Saved entries:

______

===== src/logic/mis_defines.svh =====
// Offsets, field positions, reset values and timing counts of the MAC interrupt status block.
// Assumes the includer compiles with the package mis_pkg alongside.
`ifndef MIS_DEFINES_SVH
`define MIS_DEFINES_SVH

// ****************************************
// Register map (byte addresses)
// ****************************************
`define MIS_ADDR_ENABLE 32'hB000_30AC
`define MIS_ADDR_STATUS 32'hB000_30B0
`define MIS_ADDR_DEMAND 32'hB000_30B4
`define MIS_ADDR_CONTROL 32'hB000_30B8
`define MIS_RESET_VALUE 32'h0000_0000

// ****************************************
// Field positions
// ****************************************
`define MIS_RX_SUMMARY 0
`define MIS_TX_SUMMARY 16
`define MIS_BIT_UNDERRUN 17
`define MIS_BIT_DONE 18
`define MIS_BIT_DEFER 19
`define MIS_BIT_CARRIER 20
`define MIS_BIT_ABORT 21
`define MIS_BIT_LATE 22
`define MIS_BIT_NODESC 23
`define MIS_BIT_DMAFAULT 24
`define MIS_RX_EVENTS 32'h0000_4FFE
`define MIS_TX_EVENTS 32'h01FE_0000
`define MIS_ENABLE_BITS 32'h01FF_4FFF
`define MIS_CTRL_BITS 32'h0000_0007

// ****************************************
// Timing
// ****************************************
`define MIS_CLK_NS 25
`define MIS_DEFER_100_NS 327680
`define MIS_DEFER_10_NS 3276800
`define MIS_LATE_BYTES 64
`define MIS_ABORT_COLLISIONS 16

`endif


===== src/logic/mis_pkg.sv =====
// Types shared by the MAC interrupt status block, its line model and its bench.
// Assumes mis_defines.svh is compiled with it.
package mis_pkg;

    // Transmit engine event pulses, one cycle each
    typedef struct packed {
        logic transmit_dma_fault;
        logic transmit_descriptor_missing;
        logic transmit_done;
        logic transmit_fifo_underrun;
    } mis_tx_ev_t;

    // Transmit line activity from the MAC datapath
    typedef struct packed {
        logic frame_start;
        logic byte_sent;
        logic collision;
        logic deferring;
        logic transmitting;
    } mis_line_t;

    // Operating mode bits held in the control register
    typedef struct packed {
        logic no_defer_control;
        logic speed_100;
        logic half_duplex;
    } mis_mode_t;

endpackage


===== src/logic/mis_sticky.sv =====
// One write-one-to-clear status flag.
// Assumes set and clear arrive on the same clock as the flag.
`timescale 1ns/1ps
`default_nettype none

module mis_sticky (
    input wire logic pclk, // Bus clock
    input wire logic presetn, // Asynchronous reset, active low
    input wire logic set, // Event pulse
    input wire logic clr, // Clearing write of one
    output logic q // Latched flag
);

    // Set beats clear so an event in the clearing cycle is kept
    always_ff @(posedge pclk or negedge presetn)
    begin
        if (!presetn)
            q <= 1'b0;
        else if (set)
            q <= 1'b1;
        else if (clr)
            q <= 1'b0;
    end

endmodule

`default_nettype wire


===== src/logic/mis_top.sv =====
// MAC interrupt status and enable registers behind an APB slave.
// Assumes event inputs come from logic on pclk; only carrier sense is a pin.
`timescale 1ns/1ps
`default_nettype none
`include "mis_defines.svh"

module mis_top #(
    parameter int DEFER_100_CYC = (`MIS_DEFER_100_NS + `MIS_CLK_NS - 1) / `MIS_CLK_NS,
    parameter int DEFER_10_CYC = (`MIS_DEFER_10_NS + `MIS_CLK_NS - 1) / `MIS_CLK_NS
) (
    input wire logic pclk, // Bus clock, 40 MHz
    input wire logic presetn, // Asynchronous reset, active low
    input wire logic psel, // APB select
    input wire logic penable, // APB access phase
    input wire logic pwrite, // APB direction
    input wire logic [31:0] paddr, // APB byte address
    input wire logic [31:0] pwdata, // APB write data
    output logic [31:0] prdata, // APB read data
    output logic pready, // APB ready
    output logic pslverr, // APB error, unmapped address
    input wire mis_pkg::mis_tx_ev_t tx_ev, // Transmit event pulses
    input wire mis_pkg::mis_line_t line, // Transmit line activity
    input wire logic [14:1] rx_events, // Receive event pulses
    input wire logic carrier_sense, // Carrier sense pin, asynchronous
    output logic tx_irq, // Transmit interrupt request
    output logic rx_irq, // Receive interrupt request
    output logic tx_dma_halted, // Transmit DMA held in halt
    output logic tx_abort, // Abort current frame, pulse
    output logic tx_retransmit // Retransmit current frame, pulse
);

    // ****************************************
    // Bus decode
    // ****************************************
    logic [31:0] status;
    logic [31:0] enable;
    mis_pkg::mis_mode_t mode;
    logic [31:0] status_set;
    logic [31:0] status_view;
    logic tx_summary;
    logic rx_summary;
    logic setup;
    logic write_access;
    logic wr_status;
    logic wr_enable;
    logic wr_demand;
    logic wr_control;
    logic mapped;

    // Request is taken at the access edge; ready is high from the first edge after reset so one access phase
    assign setup = psel && !penable;
    assign write_access = psel && penable && pwrite && pready;
    assign wr_status = write_access && (paddr == `MIS_ADDR_STATUS);
    assign wr_enable = write_access && (paddr == `MIS_ADDR_ENABLE);
    assign wr_demand = write_access && (paddr == `MIS_ADDR_DEMAND);
    assign wr_control = write_access && (paddr == `MIS_ADDR_CONTROL);
    assign mapped = (paddr == `MIS_ADDR_STATUS) || (paddr == `MIS_ADDR_ENABLE)
        || (paddr == `MIS_ADDR_DEMAND) || (paddr == `MIS_ADDR_CONTROL);

    // Ready is a flop so that every output starts from a register
    always_ff @(posedge pclk or negedge presetn)
    begin
        if (!presetn)
            pready <= 1'b0;
        else
            pready <= 1'b1;
    end

    // Read data and error are captured in the setup cycle, valid through access
    always_ff @(posedge pclk or negedge presetn)
    begin
        if (!presetn)
        begin
            prdata <= `MIS_RESET_VALUE;
            pslverr <= 1'b0;
        end
        else if (setup)
        begin
            pslverr <= !mapped;
            if (pwrite || !mapped)
                prdata <= 32'h0000_0000;
            else if (paddr == `MIS_ADDR_STATUS)
                prdata <= status_view;
            else if (paddr == `MIS_ADDR_ENABLE)
                prdata <= enable;
            else if (paddr == `MIS_ADDR_CONTROL)
                prdata <= {29'h0000_0000, mode};
            else
                prdata <= {31'h0000_0000, tx_dma_halted};
        end
    end

    // ****************************************
    // Enable and control registers
    // ****************************************

    // Enable register; reserved bits stay zero
    always_ff @(posedge pclk or negedge presetn)
    begin
        if (!presetn)
            enable <= `MIS_RESET_VALUE;
        else if (wr_enable)
            enable <= pwdata & `MIS_ENABLE_BITS;
    end

    // Duplex, speed and no-defer mode
    always_ff @(posedge pclk or negedge presetn)
    begin
        if (!presetn)
            mode <= '0;
        else if (wr_control)
            mode <= pwdata[2:0];
    end

    // ****************************************
    // Carrier sense synchroniser
    // ****************************************
    logic crs_meta;
    logic crs_sync;

    // Pin is asynchronous; only crs_sync is looked at
    always_ff @(posedge pclk or negedge presetn)
    begin
        if (!presetn)
        begin
            crs_meta <= 1'b0;
            crs_sync <= 1'b0;
        end
        else
        begin
            crs_meta <= carrier_sense;
            crs_sync <= crs_meta;
        end
    end

    // ****************************************
    // Transmit line checks
    // ****************************************
    logic [6:0] bytes_sent;
    logic [4:0] collisions;
    logic [17:0] defer_count;
    logic [17:0] defer_limit;
    logic late_event;
    logic abort_event;
    logic carrier_event;
    logic defer_event;

    // Byte count saturates once the collision window has passed
    always_ff @(posedge pclk or negedge presetn)
    begin
        if (!presetn)
            bytes_sent <= 7'h00;
        else if (line.frame_start)
            bytes_sent <= 7'h00;
        else if (line.byte_sent && bytes_sent < 7'(`MIS_LATE_BYTES))
            bytes_sent <= bytes_sent + 7'h01;
    end

    // Consecutive collisions on one frame; restart with each frame
    always_ff @(posedge pclk or negedge presetn)
    begin
        if (!presetn)
            collisions <= 5'h00;
        else if (line.frame_start || abort_event)
            collisions <= 5'h00;
        else if (line.collision && mode.half_duplex)
            collisions <= collisions + 5'h01;
    end

    assign late_event = mode.half_duplex && line.collision
        && bytes_sent >= 7'(`MIS_LATE_BYTES);
    assign abort_event = mode.half_duplex && line.collision
        && collisions == 5'(`MIS_ABORT_COLLISIONS - 1);
    assign carrier_event = mode.half_duplex && line.transmitting && !crs_sync;

    // Deferral timer; a long limit is a parameter so a bench can shorten it
    assign defer_limit = mode.speed_100 ? 18'(DEFER_100_CYC) : 18'(DEFER_10_CYC);

    always_ff @(posedge pclk or negedge presetn)
    begin
        if (!presetn)
            defer_count <= 18'h0_0000;
        else if (!line.deferring)
            defer_count <= 18'h0_0000;
        else if (defer_count < defer_limit)
            defer_count <= defer_count + 18'h0_0001;
    end

    // Fires once, on the cycle the count stands one below the limit
    assign defer_event = mode.half_duplex && !mode.no_defer_control && line.deferring
        && defer_count == defer_limit - 18'h0_0001;

    // Abort and retransmit commands to the transmit engine
    always_ff @(posedge pclk or negedge presetn)
    begin
        if (!presetn)
        begin
            tx_abort <= 1'b0;
            tx_retransmit <= 1'b0;
        end
        else
        begin
            tx_abort <= abort_event;
            tx_retransmit <= tx_ev.transmit_fifo_underrun;
        end
    end

    // DMA stays halted until software demands a restart; new loss wins
    always_ff @(posedge pclk or negedge presetn)
    begin
        if (!presetn)
            tx_dma_halted <= 1'b0;
        else if (tx_ev.transmit_descriptor_missing)
            tx_dma_halted <= 1'b1;
        else if (wr_demand)
            tx_dma_halted <= 1'b0;
    end

    // ****************************************
    // Status flags
    // ****************************************

    // Event pulses mapped onto status positions
    always_comb
    begin
        status_set = 32'h0000_0000;
        status_set[14:1] = rx_events;
        status_set[`MIS_BIT_DMAFAULT] = tx_ev.transmit_dma_fault;
        status_set[`MIS_BIT_NODESC] = tx_ev.transmit_descriptor_missing;
        status_set[`MIS_BIT_LATE] = late_event;
        status_set[`MIS_BIT_ABORT] = abort_event;
        status_set[`MIS_BIT_CARRIER] = carrier_event;
        status_set[`MIS_BIT_DEFER] = defer_event;
        status_set[`MIS_BIT_DONE] = tx_ev.transmit_done;
        status_set[`MIS_BIT_UNDERRUN] = tx_ev.transmit_fifo_underrun;
    end

    // One sticky cell per implemented event bit; others are tied to zero
    localparam logic [31:0] EVENT_BITS = `MIS_RX_EVENTS | `MIS_TX_EVENTS;

    generate
        for (genvar i = 0; i < 32; i++)
        begin : g_flag
            if (EVENT_BITS[i])
            begin : g_cell
                mis_sticky u_flag (
                    .pclk(pclk),
                    .presetn(presetn),
                    .set(status_set[i]),
                    .clr(wr_status && pwdata[i]),
                    .q(status[i])
                );
            end
            else
            begin : g_zero
                assign status[i] = 1'b0;
            end
        end
    endgenerate

    // Summaries are live ORs, so clearing sources clears them too
    assign tx_summary = |(status & enable & `MIS_TX_EVENTS);
    assign rx_summary = |(status & enable & `MIS_RX_EVENTS);

    // Read view with summaries placed; writes to them have no effect
    always_comb
    begin
        status_view = status;
        status_view[`MIS_TX_SUMMARY] = tx_summary;
        status_view[`MIS_RX_SUMMARY] = rx_summary;
    end

    // ****************************************
    // Interrupt requests
    // ****************************************

    // Registered so the requests are glitch free toward the CPU controller
    always_ff @(posedge pclk or negedge presetn)
    begin
        if (!presetn)
        begin
            tx_irq <= 1'b0;
            rx_irq <= 1'b0;
        end
        else
        begin
            tx_irq <= enable[`MIS_TX_SUMMARY] && tx_summary;
            rx_irq <= enable[`MIS_RX_SUMMARY] && rx_summary;
        end
    end

    // ****************************************
    // Checks
    // ****************************************
    chk_tx_irq_gate: assert property (@(posedge pclk) disable iff (!presetn)
        tx_irq == $past(enable[16] && tx_summary))
    else $error("transmit request does not follow enable and summary");

    chk_rx_irq_gate: assert property (@(posedge pclk) disable iff (!presetn)
        (enable[0] && rx_summary) |=> rx_irq)
    else $error("receive request missing");

    chk_rx_master_off: assert property (@(posedge pclk) disable iff (!presetn)
        !enable[0] |=> !rx_irq)
    else $error("receive request while master enable clear");

    chk_tx_summary_or: assert property (@(posedge pclk) disable iff (!presetn)
        tx_summary == (|(status[24:17] & enable[24:17])))
    else $error("transmit summary mismatch");

    chk_rx_summary_or: assert property (@(posedge pclk) disable iff (!presetn)
        rx_summary == (|(status[14:1] & enable[14:1])))
    else $error("receive summary mismatch");

    chk_w1c_clears: assert property (@(posedge pclk) disable iff (!presetn)
        (wr_status && pwdata[18] && !tx_ev.transmit_done) |=> !status[18])
    else $error("write of one did not clear completion flag");

    chk_set_wins: assert property (@(posedge pclk) disable iff (!presetn)
        (status[18] && !(wr_status && pwdata[18])) or tx_ev.transmit_done |=> status[18])
    else $error("completion flag lost");

    chk_abort_sixteen: assert property (@(posedge pclk) disable iff (!presetn)
        abort_event |=> (tx_abort && status[21]) ##1 !tx_abort)
    else $error("abort not reported after sixteen collisions");

    chk_late_window: assert property (@(posedge pclk) disable iff (!presetn)
        (mode.half_duplex && line.collision && bytes_sent == 7'h40) |=> status[22])
    else $error("late collision not latched");

    chk_halt_release: assert property (@(posedge pclk) disable iff (!presetn)
        (wr_demand && !tx_ev.transmit_descriptor_missing) |=> !tx_dma_halted)
    else $error("DMA halt not released by start demand");

    chk_underrun_retx: assert property (@(posedge pclk) disable iff (!presetn)
        tx_ev.transmit_fifo_underrun |=> (tx_retransmit && status[17]))
    else $error("underrun did not request retransmission");

endmodule

`default_nettype wire

===== config.mk =====
export PLATFORM = sky130hd
export DESIGN_NAME = mis_top
export DESIGN_NICKNAME = d
export VERILOG_FILES = /design/src/logic/mis_pkg.sv /design/src/logic/mis_sticky.sv /design/src/logic/mis_top.sv
export VERILOG_INCLUDE_DIRS = /design/src /design/src/logic
export SDC_FILE = /design/constraint.sdc
export NUM_CORES = 1
export LEC_CHECK = 0
export BUFFER_PORTS_ARGS = -buffer_cell sky130_fd_sc_hd__buf_2
export CELL_PAD_IN_SITES_DETAIL_PLACEMENT = 0
export CELL_PAD_IN_SITES_GLOBAL_PLACEMENT = 1
export CORE_MARGIN = 2
export CORE_UTILIZATION = 25
export DETAILED_ROUTE_END_ITERATION = 7
export PLACE_DENSITY_LB_ADDON = 0.1
export SLEW_MARGIN = 20
export SYNTH_ARGS = -nofsm -noshare
export SYNTH_HDL_FRONTEND = slang
export SYNTH_HIERARCHICAL = 1
export SYNTH_SLANG_ARGS = --single-unit

===== constraint.sdc =====
create_clock -name pclk -period 3 [get_ports pclk]
set_input_delay 0.6 -clock pclk [delete_from_list [all_inputs] [get_ports pclk]]
set_output_delay 0.6 -clock pclk [all_outputs]
set_load 0.03 [all_outputs]

==> results of run 1 <==
metrics by stage:
step           power, mW  worst slack [ns]  std cells  instance area [sq um]
2_1_floorplan       1.55             0.791        501                   5370
3_3_place_gp        1.65             0.501        867                   6180
3_5_place_dp        1.65             0.447        867                   6180
4_1_cts             2.86             0.426        882                   6470
5_1_grt             2.94             0.292        882                   6470
6_report            2.79             0.456        882                   6470
routing by layer:
metal	up-vias	track usage (%)	share of wire (%)	routed length, microns
li1	2003	-	-	-
met2	73	23.3	49	7270
met5	-	0	0	0
met1	2060	17.1	46	6710
met4	0	5.14	2.1	311
met3	21	2.07	3.0	445
critical path, stage by stage, from the launching register on:
cell      delay [ns]
dfrtp_1         0.46
inv_1           0.23
ha_1            0.29
a22oi_1         0.18
o211ai_1        0.14
a31o_2          0.42
nor4_1          0.52
mux2i_1         0.23
final cells by class:
| type | count | area (sq um) | share of cell area, % |
|---|---|---|---|
| Multi-Input combinational cell | 336 | 2410 | 37.2 |
| Sequential cell | 106 | 2650 | 41.0 |
| Timing Repair Buffer | 122 | 671 | 10.4 |
| Inverter | 28 | 105 | 1.63 |
| Clock inverter | 4 | 35.0 | 0.542 |
| Clock buffer | 11 | 253 | 3.91 |
| Tap cell | 275 | 344 | 5.32 |
registers in the layout, indices dropped and copies added (netlist names), 3 cells and up:
signal and count:
enable 22, bytes_sent 7, mode 3, collisions 5, defer_count 18, prdata 22
g_flag.g_cell.u_flag/q 20
power by group through the flow:
| stage | Combinational [mW] | Sequential [mW] | Clock [mW] |
|---|---|---|---|
| 4_1_cts | 0.178 | 1.45 | 1.23 |
| 6_report | 0.173 | 1.45 | 1.18 |
| 2_1_floorplan | 0.0707 | 1.48 | 0 |
| 5_1_grt | 0.194 | 1.45 | 1.30 |
| 3_3_place_gp | 0.177 | 1.47 | 0 |
| 3_5_place_dp | 0.177 | 1.47 | 0 |
synthesized netlist by cell type, types with 4 or more instances:
master,count
dfrtp_1,106
inv_1,28
nand2_1,27
and3_1,25
mux2_2,24
nor2_1,23
a21o_1,22
and2_1,21
a21oi_1,19
a221o_1,19
buf_4,12
clkbuf_1,12
ha_1,12
nand3_1,11
a22o_1,9
nand4_1,9
o21ai_0,9
nor3_1,8
or3_1,7
a22oi_1,6
nand2b_1,6
nor2b_1,6
mux2i_1,5
nor4_1,5
or4_1,5
o31ai_1,4
how the worst min path moves through the flow:
stage                                                        end  slack [ns]          startpoint
after floorplan                        bytes_sent[0]$_DFFE_PN0P_        0.30             presetn
after global routing                      enable[10]$_DFFE_PN0P_        0.21             presetn
after global placement                        crs_sync$_DFF_PN0_        0.33  crs_meta$_DFF_PN0_
after CTS                 g_flag[10].g_cell.u_flag/q$_DFFE_PN0P_        0.20             presetn
final                     g_flag[10].g_cell.u_flag/q$_DFFE_PN0P_        0.19             presetn
after detailed placement                      crs_sync$_DFF_PN0_        0.35  crs_meta$_DFF_PN0_
kinds of logic (layout without fill, tap and decap cells):
| family | after synthesis | after routing | synth area share [%] |
|---|---|---|---|
| and+or+nand+nor | 172 | 172 | 19.4 |
| buffers and inverters | 59 | 165 | 5.87 |
| DFF | 106 | 106 | 49.7 |
| adders and majority gates | 12 | 12 | 2.82 |
| other | 2 | 11 | 0.141 |
| AOI/OAI and AO/OA | 106 | 106 | 15.0 |
| xor gates and xnor gates | 5 | 5 | 0.821 |
| muxes | 30 | 30 | 6.22 |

______

## Problem to work on:
Of all the entries above, output exactly the lines between the one holding "(wr_demand && !tx_ev.transmit_descriptor_missing)" and the one holding "export VERILOG_FILES = /design/src/logic/mis_pkg.sv", inclusive.

## Solution for this exercise:
        (wr_demand && !tx_ev.transmit_descriptor_missing) |=> !tx_dma_halted)
    else $error("DMA halt not released by start demand");

    chk_underrun_retx: assert property (@(posedge pclk) disable iff (!presetn)
        tx_ev.transmit_fifo_underrun |=> (tx_retransmit && status[17]))
    else $error("underrun did not request retransmission");

endmodule

`default_nettype wire

===== config.mk =====
export PLATFORM = sky130hd
export DESIGN_NAME = mis_top
export DESIGN_NICKNAME = d
export VERILOG_FILES = /design/src/logic/mis_pkg.sv /design/src/logic/mis_sticky.sv /design/src/logic/mis_top.sv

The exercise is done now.